[Collected data]

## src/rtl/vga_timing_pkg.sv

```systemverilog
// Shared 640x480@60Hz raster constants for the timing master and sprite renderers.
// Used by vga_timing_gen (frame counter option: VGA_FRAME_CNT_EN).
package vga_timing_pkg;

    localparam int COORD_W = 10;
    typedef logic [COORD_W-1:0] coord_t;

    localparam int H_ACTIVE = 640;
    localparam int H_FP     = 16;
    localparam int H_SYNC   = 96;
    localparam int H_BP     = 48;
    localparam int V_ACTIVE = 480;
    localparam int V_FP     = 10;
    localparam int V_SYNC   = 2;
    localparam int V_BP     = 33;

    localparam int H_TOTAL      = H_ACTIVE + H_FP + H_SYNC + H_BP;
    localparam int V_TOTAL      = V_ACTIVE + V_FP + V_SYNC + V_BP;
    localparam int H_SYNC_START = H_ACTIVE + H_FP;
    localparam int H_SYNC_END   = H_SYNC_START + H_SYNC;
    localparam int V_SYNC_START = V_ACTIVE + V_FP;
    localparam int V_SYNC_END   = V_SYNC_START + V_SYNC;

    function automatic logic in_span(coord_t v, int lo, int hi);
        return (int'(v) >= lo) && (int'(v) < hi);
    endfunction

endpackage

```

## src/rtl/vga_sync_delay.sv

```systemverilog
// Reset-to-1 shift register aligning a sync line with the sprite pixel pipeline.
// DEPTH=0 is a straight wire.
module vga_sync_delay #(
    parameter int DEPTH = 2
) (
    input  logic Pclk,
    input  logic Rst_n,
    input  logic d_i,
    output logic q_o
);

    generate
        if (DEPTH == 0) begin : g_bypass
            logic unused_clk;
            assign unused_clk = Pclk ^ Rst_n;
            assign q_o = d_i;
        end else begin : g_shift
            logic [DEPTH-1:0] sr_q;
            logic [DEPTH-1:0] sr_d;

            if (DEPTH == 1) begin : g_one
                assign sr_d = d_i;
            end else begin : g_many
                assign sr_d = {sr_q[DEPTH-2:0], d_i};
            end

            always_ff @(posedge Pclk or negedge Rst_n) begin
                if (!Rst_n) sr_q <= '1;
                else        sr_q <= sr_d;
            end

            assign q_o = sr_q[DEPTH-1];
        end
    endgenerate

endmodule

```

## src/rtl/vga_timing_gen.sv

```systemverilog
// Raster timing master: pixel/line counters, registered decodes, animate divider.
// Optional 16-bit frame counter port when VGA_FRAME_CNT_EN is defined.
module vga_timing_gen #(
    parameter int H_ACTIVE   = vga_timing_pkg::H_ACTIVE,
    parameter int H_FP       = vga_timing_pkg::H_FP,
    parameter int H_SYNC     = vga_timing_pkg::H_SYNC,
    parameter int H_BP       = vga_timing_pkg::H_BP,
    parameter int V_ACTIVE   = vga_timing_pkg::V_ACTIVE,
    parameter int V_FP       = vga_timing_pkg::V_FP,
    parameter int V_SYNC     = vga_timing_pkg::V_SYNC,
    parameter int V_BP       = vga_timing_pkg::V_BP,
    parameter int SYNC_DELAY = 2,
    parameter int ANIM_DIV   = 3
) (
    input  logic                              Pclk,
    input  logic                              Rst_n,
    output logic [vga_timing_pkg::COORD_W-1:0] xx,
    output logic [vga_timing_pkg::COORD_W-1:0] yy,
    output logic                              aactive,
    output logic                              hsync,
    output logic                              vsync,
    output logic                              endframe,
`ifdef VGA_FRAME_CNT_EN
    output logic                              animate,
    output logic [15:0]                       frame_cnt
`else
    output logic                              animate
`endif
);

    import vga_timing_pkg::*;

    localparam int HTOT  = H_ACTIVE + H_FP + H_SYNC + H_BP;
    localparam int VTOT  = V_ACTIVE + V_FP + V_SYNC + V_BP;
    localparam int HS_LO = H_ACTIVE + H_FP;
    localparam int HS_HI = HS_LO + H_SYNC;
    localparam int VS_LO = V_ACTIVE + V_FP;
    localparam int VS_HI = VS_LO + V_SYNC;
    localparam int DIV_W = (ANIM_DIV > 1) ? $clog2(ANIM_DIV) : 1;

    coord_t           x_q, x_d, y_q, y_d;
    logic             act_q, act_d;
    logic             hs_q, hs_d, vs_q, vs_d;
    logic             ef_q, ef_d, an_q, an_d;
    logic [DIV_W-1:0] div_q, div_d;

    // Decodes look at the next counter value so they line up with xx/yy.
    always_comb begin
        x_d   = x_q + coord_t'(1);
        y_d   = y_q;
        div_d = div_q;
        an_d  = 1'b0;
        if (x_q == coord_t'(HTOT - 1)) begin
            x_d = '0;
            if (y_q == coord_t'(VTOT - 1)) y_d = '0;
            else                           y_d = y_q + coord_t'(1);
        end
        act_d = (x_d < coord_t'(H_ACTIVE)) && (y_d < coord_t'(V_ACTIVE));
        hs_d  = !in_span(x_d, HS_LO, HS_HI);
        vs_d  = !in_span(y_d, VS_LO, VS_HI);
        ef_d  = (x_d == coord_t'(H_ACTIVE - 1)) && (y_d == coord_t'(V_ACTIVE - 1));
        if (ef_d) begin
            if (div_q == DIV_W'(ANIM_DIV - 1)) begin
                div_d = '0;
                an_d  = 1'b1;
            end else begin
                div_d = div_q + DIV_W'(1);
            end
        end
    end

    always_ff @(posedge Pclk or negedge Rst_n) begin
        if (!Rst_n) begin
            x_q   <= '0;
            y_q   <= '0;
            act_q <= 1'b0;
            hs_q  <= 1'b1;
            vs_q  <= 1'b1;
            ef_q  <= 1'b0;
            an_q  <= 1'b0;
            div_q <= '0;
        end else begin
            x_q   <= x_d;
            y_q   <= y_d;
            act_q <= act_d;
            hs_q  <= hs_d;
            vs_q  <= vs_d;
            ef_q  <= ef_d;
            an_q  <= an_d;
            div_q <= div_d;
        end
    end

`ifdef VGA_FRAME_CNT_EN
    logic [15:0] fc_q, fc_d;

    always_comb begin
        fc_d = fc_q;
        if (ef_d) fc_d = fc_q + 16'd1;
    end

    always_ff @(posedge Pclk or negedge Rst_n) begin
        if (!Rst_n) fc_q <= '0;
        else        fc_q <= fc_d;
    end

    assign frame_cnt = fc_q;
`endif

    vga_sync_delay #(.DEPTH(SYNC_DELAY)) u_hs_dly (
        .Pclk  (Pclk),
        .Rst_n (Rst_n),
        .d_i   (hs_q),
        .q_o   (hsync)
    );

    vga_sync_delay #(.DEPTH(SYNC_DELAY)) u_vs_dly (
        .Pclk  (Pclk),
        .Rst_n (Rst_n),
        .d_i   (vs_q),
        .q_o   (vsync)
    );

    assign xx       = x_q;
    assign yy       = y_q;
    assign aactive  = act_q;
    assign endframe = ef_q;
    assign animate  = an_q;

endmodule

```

● **Assignment**: Pull out each record as written and restate it exactly.

● **Response to the exercise**:
## src/rtl/vga_timing_pkg.sv

```systemverilog
// Shared 640x480@60Hz raster constants for the timing master and sprite renderers.
// Used by vga_timing_gen (frame counter option: VGA_FRAME_CNT_EN).
package vga_timing_pkg;

    localparam int COORD_W = 10;
    typedef logic [COORD_W-1:0] coord_t;

    localparam int H_ACTIVE = 640;
    localparam int H_FP     = 16;
    localparam int H_SYNC   = 96;
    localparam int H_BP     = 48;
    localparam int V_ACTIVE = 480;
    localparam int V_FP     = 10;
    localparam int V_SYNC   = 2;
    localparam int V_BP     = 33;

    localparam int H_TOTAL      = H_ACTIVE + H_FP + H_SYNC + H_BP;
    localparam int V_TOTAL      = V_ACTIVE + V_FP + V_SYNC + V_BP;
    localparam int H_SYNC_START = H_ACTIVE + H_FP;
    localparam int H_SYNC_END   = H_SYNC_START + H_SYNC;
    localparam int V_SYNC_START = V_ACTIVE + V_FP;
    localparam int V_SYNC_END   = V_SYNC_START + V_SYNC;

    function automatic logic in_span(coord_t v, int lo, int hi);
        return (int'(v) >= lo) && (int'(v) < hi);
    endfunction

endpackage

```

## src/rtl/vga_sync_delay.sv

```systemverilog
// Reset-to-1 shift register aligning a sync line with the sprite pixel pipeline.
// DEPTH=0 is a straight wire.
module vga_sync_delay #(
    parameter int DEPTH = 2
) (
    input  logic Pclk,
    input  logic Rst_n,
    input  logic d_i,
    output logic q_o
);

    generate
        if (DEPTH == 0) begin : g_bypass
            logic unused_clk;
            assign unused_clk = Pclk ^ Rst_n;
            assign q_o = d_i;
        end else begin : g_shift
            logic [DEPTH-1:0] sr_q;
            logic [DEPTH-1:0] sr_d;

            if (DEPTH == 1) begin : g_one
                assign sr_d = d_i;
            end else begin : g_many
                assign sr_d = {sr_q[DEPTH-2:0], d_i};
            end

            always_ff @(posedge Pclk or negedge Rst_n) begin
                if (!Rst_n) sr_q <= '1;
                else        sr_q <= sr_d;
            end

            assign q_o = sr_q[DEPTH-1];
        end
    endgenerate

endmodule

```

## src/rtl/vga_timing_gen.sv

```systemverilog
// Raster timing master: pixel/line counters, registered decodes, animate divider.
// Optional 16-bit frame counter port when VGA_FRAME_CNT_EN is defined.
module vga_timing_gen #(
    parameter int H_ACTIVE   = vga_timing_pkg::H_ACTIVE,
    parameter int H_FP       = vga_timing_pkg::H_FP,
    parameter int H_SYNC     = vga_timing_pkg::H_SYNC,
    parameter int H_BP       = vga_timing_pkg::H_BP,
    parameter int V_ACTIVE   = vga_timing_pkg::V_ACTIVE,
    parameter int V_FP       = vga_timing_pkg::V_FP,
    parameter int V_SYNC     = vga_timing_pkg::V_SYNC,
    parameter int V_BP       = vga_timing_pkg::V_BP,
    parameter int SYNC_DELAY = 2,
    parameter int ANIM_DIV   = 3
) (
    input  logic                              Pclk,
    input  logic                              Rst_n,
    output logic [vga_timing_pkg::COORD_W-1:0] xx,
    output logic [vga_timing_pkg::COORD_W-1:0] yy,
    output logic                              aactive,
    output logic                              hsync,
    output logic                              vsync,
    output logic                              endframe,
`ifdef VGA_FRAME_CNT_EN
    output logic                              animate,
    output logic [15:0]                       frame_cnt
`else
    output logic                              animate
`endif
);

    import vga_timing_pkg::*;

    localparam int HTOT  = H_ACTIVE + H_FP + H_SYNC + H_BP;
    localparam int VTOT  = V_ACTIVE + V_FP + V_SYNC + V_BP;
    localparam int HS_LO = H_ACTIVE + H_FP;
    localparam int HS_HI = HS_LO + H_SYNC;
    localparam int VS_LO = V_ACTIVE + V_FP;
    localparam int VS_HI = VS_LO + V_SYNC;
    localparam int DIV_W = (ANIM_DIV > 1) ? $clog2(ANIM_DIV) : 1;

    coord_t           x_q, x_d, y_q, y_d;
    logic             act_q, act_d;
    logic             hs_q, hs_d, vs_q, vs_d;
    logic             ef_q, ef_d, an_q, an_d;
    logic [DIV_W-1:0] div_q, div_d;

    // Decodes look at the next counter value so they line up with xx/yy.
    always_comb begin
        x_d   = x_q + coord_t'(1);
        y_d   = y_q;
        div_d = div_q;
        an_d  = 1'b0;
        if (x_q == coord_t'(HTOT - 1)) begin
            x_d = '0;
            if (y_q == coord_t'(VTOT - 1)) y_d = '0;
            else                           y_d = y_q + coord_t'(1);
        end
        act_d = (x_d < coord_t'(H_ACTIVE)) && (y_d < coord_t'(V_ACTIVE));
        hs_d  = !in_span(x_d, HS_LO, HS_HI);
        vs_d  = !in_span(y_d, VS_LO, VS_HI);
        ef_d  = (x_d == coord_t'(H_ACTIVE - 1)) && (y_d == coord_t'(V_ACTIVE - 1));
        if (ef_d) begin
            if (div_q == DIV_W'(ANIM_DIV - 1)) begin
                div_d = '0;
                an_d  = 1'b1;
            end else begin
                div_d = div_q + DIV_W'(1);
            end
        end
    end

    always_ff @(posedge Pclk or negedge Rst_n) begin
        if (!Rst_n) begin
            x_q   <= '0;
            y_q   <= '0;
            act_q <= 1'b0;
            hs_q  <= 1'b1;
            vs_q  <= 1'b1;
            ef_q  <= 1'b0;
            an_q  <= 1'b0;
            div_q <= '0;
        end else begin
            x_q   <= x_d;
            y_q   <= y_d;
            act_q <= act_d;
            hs_q  <= hs_d;
            vs_q  <= vs_d;
            ef_q  <= ef_d;
            an_q  <= an_d;
            div_q <= div_d;
        end
    end

`ifdef VGA_FRAME_CNT_EN
    logic [15:0] fc_q, fc_d;

    always_comb begin
        fc_d = fc_q;
        if (ef_d) fc_d = fc_q + 16'd1;
    end

    always_ff @(posedge Pclk or negedge Rst_n) begin
        if (!Rst_n) fc_q <= '0;
        else        fc_q <= fc_d;
    end

    assign frame_cnt = fc_q;
`endif

    vga_sync_delay #(.DEPTH(SYNC_DELAY)) u_hs_dly (
        .Pclk  (Pclk),
        .Rst_n (Rst_n),
        .d_i   (hs_q),
        .q_o   (hsync)
    );

    vga_sync_delay #(.DEPTH(SYNC_DELAY)) u_vs_dly (
        .Pclk  (Pclk),
        .Rst_n (Rst_n),
        .d_i   (vs_q),
        .q_o   (vsync)
    );

    assign xx       = x_q;
    assign yy       = y_q;
    assign aactive  = act_q;
    assign endframe = ef_q;
    assign animate  = an_q;

endmodule

```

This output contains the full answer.